## Problem description
Filter the records below and copy every line containing the word "floorplan".

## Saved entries
******************************
Background: an optimization exercise with open tools, aiming at small area. Do not read the settings as production practice.
Function was checked by simulation only, so behaviour that the tests miss may differ from the original.
No activity file was given, so power comes from the tool's default toggle rates.

===== design.v =====
package can_rx_pkg;
  localparam int unsigned ID_W      = 29;
  localparam int unsigned KEY_W     = 31;   
  localparam int unsigned MAX_BYTES = 8;
  localparam int unsigned FMI_W     = 5;    
  localparam int unsigned ENTRY_W   = 8 * MAX_BYTES + FMI_W + 4 + 2 + ID_W;
endpackage
import can_rx_pkg::*;
module can_rx_filter_match
(
  input  logic             i_en,
  input  logic [KEY_W-1:0] i_key,
  input  logic [KEY_W-1:0] i_filter,
  input  logic [KEY_W-1:0] i_mask,
  output logic             o_match_c
);
  assign o_match_c = i_en && (((i_key ^ i_filter) & i_mask) == '0);
endmodule
import can_rx_pkg::*;
module can_rx_msgbuf
#(
  parameter  int unsigned NUM_FILTERS = 20,
  parameter  int unsigned DEPTH       = 8,
  localparam int unsigned FMI_W       = $clog2(NUM_FILTERS + 1),
  localparam int unsigned OCC_W       = $clog2(DEPTH) + 1
) (
  input  logic                         clk,
  input  logic                         RST,
  input  logic                         clear,
  input  logic                         new_ID,
  input  logic [28:0]                  ID,
  input  logic                         RTR,
  input  logic                         EXT,
  input  logic [7:0]                   data,
  input  logic [3:0]                   data_index,
  input  logic                         load_data,
  input  logic [3:0]                   pkt_size,
  input  logic                         pkt_done,
  input  logic                         pkt_abort,
  input  logic                         enable_overrun,
  input  logic [NUM_FILTERS-1:0]       mask_enable,
  input  logic [KEY_W*NUM_FILTERS-1:0] filter_flat,
  input  logic [KEY_W*NUM_FILTERS-1:0] mask_flat,
  input  logic                         read_fifo,
  output logic [OCC_W-1:0]             occupancy,
  output logic                         full,
  output logic                         empty,
  output logic                         overrun,
  output logic [31:0]                  data_L,
  output logic [31:0]                  data_H,
  output logic [28:0]                  ID_out,
  output logic [3:0]                   pkt_size_out,
  output logic                         RTR_out,
  output logic                         EXT_out,
  output logic [FMI_W-1:0]             fmi_out,
  output logic                         fifo_read
);
  localparam int unsigned AW  = $clog2(DEPTH);
  localparam int unsigned EW  = 8 * MAX_BYTES + FMI_W + 4 + 2 + ID_W;
  logic r_scan, r_dseen, r_post;
  logic r_commit_n;   
  logic w_commit, w_hold, w_hit, w_last, w_accept, w_done_seen;
  logic [2:0] w_st_nxt;
  assign w_commit    = r_post & r_dseen;
  assign w_hold      = r_post & ~r_dseen;
  assign w_done_seen = pkt_done | r_dseen;
  assign w_accept    = w_hit | ~(|mask_enable);
  always_comb begin
    if (RST) begin
      w_st_nxt = 3'b000;
    end else if (new_ID) begin
      w_st_nxt = 3'b100;
    end else if (pkt_abort && !w_commit) begin
      w_st_nxt = 3'b000;
    end else if (r_scan) begin
      if (w_hit || w_last) begin
        w_st_nxt = w_accept ? {1'b0, w_done_seen, 1'b1} : 3'b000;
      end else begin
        w_st_nxt = {1'b1, w_done_seen, 1'b0};
      end
    end else if (w_hold) begin
      w_st_nxt = {1'b0, pkt_done, 1'b1};
    end else begin
      w_st_nxt = 3'b000;
    end
  end
  always_ff @(posedge clk) begin
    {r_scan, r_dseen, r_post} <= w_st_nxt;
    r_commit_n                <= !(w_st_nxt[1] && w_st_nxt[0]);
  end
  logic [ID_W-1:0]           r_id;
  logic                      r_rtr;
  logic                      r_ext;
  logic [3:0]                r_size;
  logic [MAX_BYTES-1:0][7:0] r_data;
  logic [FMI_W-1:0]          r_idx;
  always_ff @(posedge clk) begin
    if (new_ID) begin
      r_id  <= ID;
      r_rtr <= RTR;
      r_ext <= EXT;
    end
    if (new_ID || (pkt_done && !r_dseen)) begin
      r_size <= pkt_size;
    end
  end
  for (genvar k = 0; k < MAX_BYTES; k++) begin : g_byte
    logic w_ld;     
    logic w_keep;   
    assign w_ld   = load_data && data_index == 4'(k) && (!w_commit || new_ID);
    assign w_keep = !(load_data && data_index == 4'(k) && r_commit_n) && !new_ID;
    always_ff @(posedge clk) begin
      r_data[k] <= (data & {8{w_ld}}) | (r_data[k] & {8{w_keep}});
    end
  end
  logic [KEY_W-1:0]       w_key;
  logic [NUM_FILTERS-1:0] w_sel;
  logic [KEY_W-1:0]       w_filt;
  logic [KEY_W-1:0]       w_mask;
  logic                   w_en;
  assign w_key = {r_ext, r_rtr, r_id};
  for (genvar i = 0; i < NUM_FILTERS; i++) begin : g_sel
    assign w_sel[i] = (r_idx == FMI_W'(i));
  end
  always_comb begin
    w_filt = '0;
    w_mask = '0;
    for (int i = 0; i < int'(NUM_FILTERS); i++) begin
      w_filt = w_filt | (filter_flat[KEY_W*i +: KEY_W] & {KEY_W{w_sel[i]}});
      w_mask = w_mask | (mask_flat[KEY_W*i +: KEY_W] & {KEY_W{w_sel[i]}});
    end
  end
  assign w_en = |(mask_enable & w_sel);
  can_rx_filter_match u_match (
    .i_en      (w_en),
    .i_key     (w_key),
    .i_filter  (w_filt),
    .i_mask    (w_mask),
    .o_match_c (w_hit)
  );
  assign w_last = (r_idx == FMI_W'(NUM_FILTERS - 1));
  always_ff @(posedge clk) begin
    if (new_ID) begin
      r_idx <= '0;
    end else if (r_scan && !w_hit) begin
      r_idx <= r_idx + FMI_W'(1);
    end
  end
  logic [EW-1:0]    r_cell [DEPTH];
  logic [EW-1:0]    w_entry;
  logic [EW-1:0]    w_head;
  logic [AW-1:0]    r_hp;         
  logic [AW-1:0]    r_hp_n;       
  logic             r_pend;       
  logic [OCC_W-1:0] r_count;
  logic             r_overrun;
  logic             r_fifo_read;
  logic [DEPTH-1:0] w_rsel;
  logic [DEPTH-1:0] w_wsel;
  logic [DEPTH-1:0] w_wkeep;
  logic             w_push;
  logic             w_pop;
  logic             w_full;
  logic             w_empty;
  logic             w_wen;
  logic             w_rd_inc;
  logic             w_to_head;
  logic [AW-1:0]    w_tgt;
  logic [AW-1:0]    w_wcell;
  logic [AW-1:0]    w_wcell_c;
  logic             w_write;
  assign w_entry = {r_id, r_rtr, r_ext, r_size, r_idx, r_data};
  assign w_full  = (r_count == OCC_W'(DEPTH));
  assign w_empty = (r_count == '0);
  assign w_push  = w_commit && !new_ID && !clear;
  assign w_pop   = read_fifo && !w_empty && !clear;
  assign w_wen   = w_push && (!w_full || w_pop || enable_overrun);
  assign w_rd_inc = w_pop || (w_wen && w_full);
  assign w_to_head = w_empty || (r_count == OCC_W'(1) && w_pop);
  assign w_tgt   = r_hp + AW'(r_count) - AW'(r_pend);
  assign w_wcell = (w_wen && w_to_head) ? AW'(DEPTH - 1) : w_tgt - AW'(1);
  assign w_write = r_pend || (w_wen && (w_to_head || !w_tgt[0]));
  assign w_wcell_c = (w_wen && w_to_head) ? AW'(DEPTH - 1)
                                          : ~r_hp_n + AW'(r_count) - AW'(r_pend) - AW'(1);
  always_ff @(posedge clk) begin
    if (RST) begin
      r_hp        <= '0;
      r_hp_n      <= '1;
      r_pend      <= 1'b0;
      r_count     <= '0;
      r_overrun   <= 1'b0;
      r_fifo_read <= 1'b0;
    end else begin
      r_fifo_read <= w_pop;
      r_pend      <= w_wen && !w_to_head && w_tgt[0];
      if (w_wen && w_to_head) begin
        r_hp   <= AW'(DEPTH - 1);
        r_hp_n <= '0;
      end else if (!w_rd_inc) begin
        r_hp   <= r_hp - AW'(1);
        r_hp_n <= r_hp_n + AW'(1);
      end
      if (clear) begin
        r_count   <= '0;
        r_overrun <= 1'b0;
      end else begin
        if (w_wen && !w_pop && !w_full) begin
          r_count <= r_count + OCC_W'(1);
        end else if (w_pop && !w_wen) begin
          r_count <= r_count - OCC_W'(1);
        end
        if (w_push && w_full && !w_pop) begin
          r_overrun <= 1'b1;
        end
      end
    end
  end
  for (genvar j = 0; j < DEPTH; j++) begin : g_cell
    if (j % 2 == 1) begin : g_wr
      assign w_wsel[j]  = w_write && (w_wcell == AW'(j));
      assign w_wkeep[j] = !(w_write && (w_wcell_c == AW'(j)));
      always_ff @(posedge clk) begin
        r_cell[j] <= (w_entry & {EW{w_wsel[j]}}) | (r_cell[(j + 1) % DEPTH] & {EW{w_wkeep[j]}});
      end
    end else begin : g_pass
      assign w_wsel[j]  = 1'b0;
      assign w_wkeep[j] = 1'b1;
      always_ff @(posedge clk) begin
        r_cell[j] <= r_cell[(j + 1) % DEPTH];
      end
    end
    assign w_rsel[j] = !w_empty && (r_hp == AW'(j));
  end
  always_comb begin
    w_head = '0;
    for (int j = 0; j < int'(DEPTH); j++) begin
      w_head = w_head | (r_cell[j] & {EW{w_rsel[j]}});
    end
  end
  assign occupancy    = r_count;
  assign full         = w_full;
  assign empty        = w_empty;
  assign overrun      = r_overrun;
  assign fifo_read    = r_fifo_read;
  assign data_L       = w_head[31:0];
  assign data_H       = w_head[63:32];
  assign fmi_out      = w_head[64 +: FMI_W];
  assign pkt_size_out = w_head[64 + FMI_W +: 4];
  assign EXT_out      = w_head[68 + FMI_W];
  assign RTR_out      = w_head[69 + FMI_W];
  assign ID_out       = w_head[70 + FMI_W +: ID_W];
endmodule

===== flow/run.sh =====
#!/bin/bash
# Standard ORFS layout with an area-oriented abc mapping script, smaller port
# buffers and a lighter clock tree.
set -euo pipefail
work=$PWD
# ORFS scripts with abc's mapping script replaced (registers are untouched:
# abc only maps the logic between them)
rm -rf "$work/scripts_area"
cp -r "$FLOW_HOME/scripts" "$work/scripts_area"
cp "$work/flow/abc_area.script" "$work/scripts_area/abc_speed.script"
# Port buffers: the smallest buffer instead of the default delay-cell pick
export BUFFER_PORTS_ARGS="-buffer_cell sky130_fd_sc_hd__buf_1"
# Clock tree: sink clusters of up to 16 on clkbuf_8, no dummy loads
export CTS_ARGS="-sink_clustering_enable -sink_clustering_size 16 -sink_clustering_max_diameter 60 -repair_clock_nets -dont_use_dummy_load -buf_list {sky130_fd_sc_hd__clkbuf_8}"
bash standard.sh SCRIPTS_DIR="$work/scripts_area" synth > synth_flow.log 2>&1
bash standard.sh > standard_flow.log 2>&1

===== flow/abc_area.script =====
&get -n
&st
&syn2
&dch
&nf -a -p -R 1000 -F 8 -A 4
&st
&syn2
&dch
&nf -a -p -R 1000 -F 8 -A 4
&st
&dch -f
&nf -a -p -R 1000 -F 8 -A 4
&put
topo

===== standard.sh =====
#!/bin/bash
# synth_recipe.tcl (not shown) runs the flow's synth.tcl, then flattens the netlist and writes it again
# the make line also repeats each setting of config.mk as NAME=value (left out here)
make -C /OpenROAD-flow-scripts/flow DESIGN_CONFIG=/design/flow/config.mk WORK_HOME=/design/flow/orfs CLKGATE_MAP_FILE= SYNTH_SCRIPT=/design/flow/synth_recipe.tcl "${@:-finish}"

===== config.mk =====
export PLATFORM = sky130hd
export DESIGN_NAME = can_rx_msgbuf
export DESIGN_NICKNAME = can_rx_msgbuf
export VERILOG_FILES = /design/flow/design.v
export SDC_FILE = /design/flow/constraint.sdc
export NUM_CORES = 4
export LEC_CHECK = 0
export CAP_MARGIN = 10
export CORE_AREA = 10 10 490 490
export DIE_AREA = 0 0 500 500
export SLEW_MARGIN = 10

===== constraint.sdc =====
create_clock -name core_clock -period 10.0 [get_ports {clk}]
set_input_delay 2.0000 -clock core_clock [delete_from_list [all_inputs] [get_ports {clk}]]
set_output_delay 2.0000 -clock core_clock [all_outputs]
set_load 0.01 [all_outputs]

==> results of run 1 <==
[layout make-up]
type                            count  area [um2]
Inverter                           20       75.07
Tap cell                         3026        3786
Clock buffer                       86        1184
Timing Repair Buffer             1547        6392
Fill cell                       25490      182600
Multi-Input combinational cell   2050       15810
Antenna cell                      162       405.4
Sequential cell                   953       19430
[sequential cells by signal, indices dropped and copies added, names as in the netlist, 3 cells and up]
register,count
r_cell,832
r_count,4
r_data,64
r_hp,3
r_hp_n,3
r_id,29
r_idx,5
r_size,4
[cell families after synthesis]
group                    synth area share
multiplexers                      0.01144
buffers and inverters            0.002144
adder cells (fa/ha/maj)          0.008291
AND/OR/NAND/NOR                   0.07952
XOR/XNOR                         0.009506
flip-flops                         0.5549
AO/OA/AOI/OAI                      0.3342
[metrics by stage]
step	instance area [um2]	hold slack [ns]	std cells	total power, uW
floorplan	35020	0.3298	3023	4174
global placement	45470	0.3306	7594	4851
detailed placement	45490	0.3357	7596	4852
CTS	46670	0.1793	7682	6869
global route	46850	0.1738	7753	7018
finish	47080	0.1839	7844	6840
[cell usage after synthesis, drive strengths merged, types with 23 or more instances]
library cell,number,area share
a211oi,23,0.0049
a21oi,34,0.0049
a221oi,82,0.021
a222oi,307,0.088
a22o,539,0.13
a22oi,319,0.068
a31oi,24,0.0043
dfxtp,918,0.52
edfxtp,35,0.030
mux2i,40,0.011
nand2,172,0.018
nand3,117,0.017
nand4,109,0.019
nor2,74,0.0079
nor3,33,0.0047
o21ai,35,0.0050
xor2,23,0.0058
[power groups by stage]
stage / Sequential [uW] / Clock (uW) / Combinational, uW
floorplan: 3950 / 0 / 223
finish: 3880 / 2070 / 886
global route: 3890 / 2220 / 909
CTS: 3880 / 2100 / 886
detailed placement: 3970 / 0 / 882
global placement: 3970 / 0 / 881
[per-layer routing]
| layer | part of all wire | GRT usage |
|---|---|---|
| met5 | 0.0021 | 0 |
| met4 | 0.052 | 0.1246 |
| met3 | 0.14 | 0.1350 |
| met2 | 0.42 | 0.4160 |
| met1 | 0.39 | 0.3438 |
[worst max path at each step]
stage,slack [ns],depth (start not counted),endpoint
after floorplan,0.90,8,r_cell[7][0]
after global routing,2.37,17,r_commit_n
final,2.61,17,r_commit_n
after global placement,2.10,17,r_commit_n
after detailed placement,2.31,17,r_commit_n
after CTS,2.29,17,r_commit_n
==> impl_metrics.py, run 1 <==
metrics = {
    "die": {
        "rows": 176,
        "die-width_um": 500,
        "initial_utilization": 0.1524,
        "die-area_um2": 250000,
        "coreArea_um2": 229700,
        "io-pin-count": 1428,
        "die_h_um": 500,
    },
    "worst_setup_path": {
        "worstRegToRegCells": 17,
        "rr_endpoint": "r_commit_n",
        "critical_path.startpoint": "r_idx[2]",
        "cp_max_fo": 23,
        "cp_data_arrival_time_ns": 7.99,
        "path_class": "reg2reg",
        "worst_r2r_startpoint": "r_idx[2]",
        "reg2reg_slack_ns": 2.61,
        "worst_setup_path_end_kind": "flop",
        "critPathBufInv": 2,
        "crit_path_frequent_cell": "buf_4",
        "slowest_stage": "or2_0",
        "cp-start-kind": "flop",
        "required_ns": 10.60,
        "crit_chain": "or2_0, nor2_4, buf_4, buf_4, a222oi_1, nand2_1, a221oi_1, nand3_1, o22ai_1, a21oi_1, or4_1, nor4_2, nand4_1, and2_0, o31ai_1, o21ai_0, nand2b_1",
        "cpLargestDelayFamily": "simple AND/OR/NAND/NOR gates",
        "critical-path-max-stage-delay_ns": 0.96,
    },
    "layout": {
        "final_core_util": 0.2050,
        "area_growth_pct": 34.48,
        "final_cell_mix": "buf_1 (1424), dfxtp_1 (916), a22o_1 (539)",
        "nets": 5996,
        "final_common_cell": "buf_1",
        "drive_gt1_frac": 0.05498,
    },
    "routing": {
        "ant_nets": 0,
        "vias": 42800,
        "vias_per_cell": 5.456,
        "initialDrtViolationCount": 8456,
        "wl_per_cell_um": 47.80,
        "drc": 0,
        "drt_wl_total_um": 374900,
        "detailedRoute.firstPassIterationCount": 11,
    },
    "logic_synthesis": {
        "syn-cell-area_um2": 35010,
        "synth_async_sr_flop_share": 0,
        "synth_flop_cell": "dfxtp_1",
        "ys_warn_count": 2,
        "ys_ff_latch": 953,
        "yosysUniqueCellTypes": 43,
        "avgSynthCellArea_um2": 11.58,
        "synth_edf_count": 35,
        "yosysSeqAreaShare": 0.5549,
        "synthCells": 3023,
        "syn_nets": 4361,
    },
    "pwr": {
        "clkPwrFrac": 0.303,
        "power.density_nw_per_um2": 145.3,
        "max-vdd-ir-drop_mv": 0.1015,
        "pwr-share-seq": 0.568,
        "p_leak_uw": 0.01543,
        "p_comb_frac": 0.129,
        "p_sw_frac": 0.2881,
        "p_int_uw": 4870,
        "p_switching_uw": 1971,
    },
    "cts": {
        "cts_root_buffer": "clkbuf_8",
        "postCtsHoldBufs": 0,
        "post_cts_buffers": 0,
        "clk_latency_ns": 0.87,
        "cts.sinks": 953,
        "clk_pin_slew_ns": 0.10,
        "numCtsBuffers": 86,
        "cts_tree": "done",
        "cts_resized": 0,
        "clockBufferDepth": 3,
        "h-tree-depth": 3,
    },
    "timing": {
        "layout_min_cycle_time_ns": 7.395,
        "fmax_mhz": 135.2,
        "grt_setup_unrepaired": "false",
        "setup_violations": 0,
        "skew_ns": 0.1809,
        "fin_crit_sh": 0.7395,
        "tightest_slew_ns": 1.252,
        "layout_setup_ws_ns": 2.605,
        "relSlewSlack": 0.1615,
        "setup_tns_ns": 0,
        "maxSlewViolCount": 0,
        "hold_violations": 0,
    },
    "place": {
        "gp_congestion": 1.051,
        "port_buffers": 1427,
        "pre_cts_ws_ns": 2.311,
        "dp_hpwl_um": 304400,
    },
    "grt": {
        "grt_util_all_layers": 0.2810,
        "antenna_found_initial": 285,
        "gr-total-overflow": 0,
        "grt_pass1_vias": 40360,
        "grt_max_degree": 105,
        "grt_first_pass_wirelength_um": 460100,
    },
    "worst_hold_path": {
        "holdPathEnd": "r_cell[6][0]",
        "whs_path_depth": 0,
        "hold_class": "reg2reg",
        "hp-start": "r_cell[7][0]",
    },
    "run_status": {
        "status": "complete, no violations",
    },
    "job": {
        "drv_cap": 0,
    },
}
******************************
## Exercise response
floorplan	35020	0.3298	3023	4174
floorplan: 3950 / 0 / 223
after floorplan,0.90,8,r_cell[7][0]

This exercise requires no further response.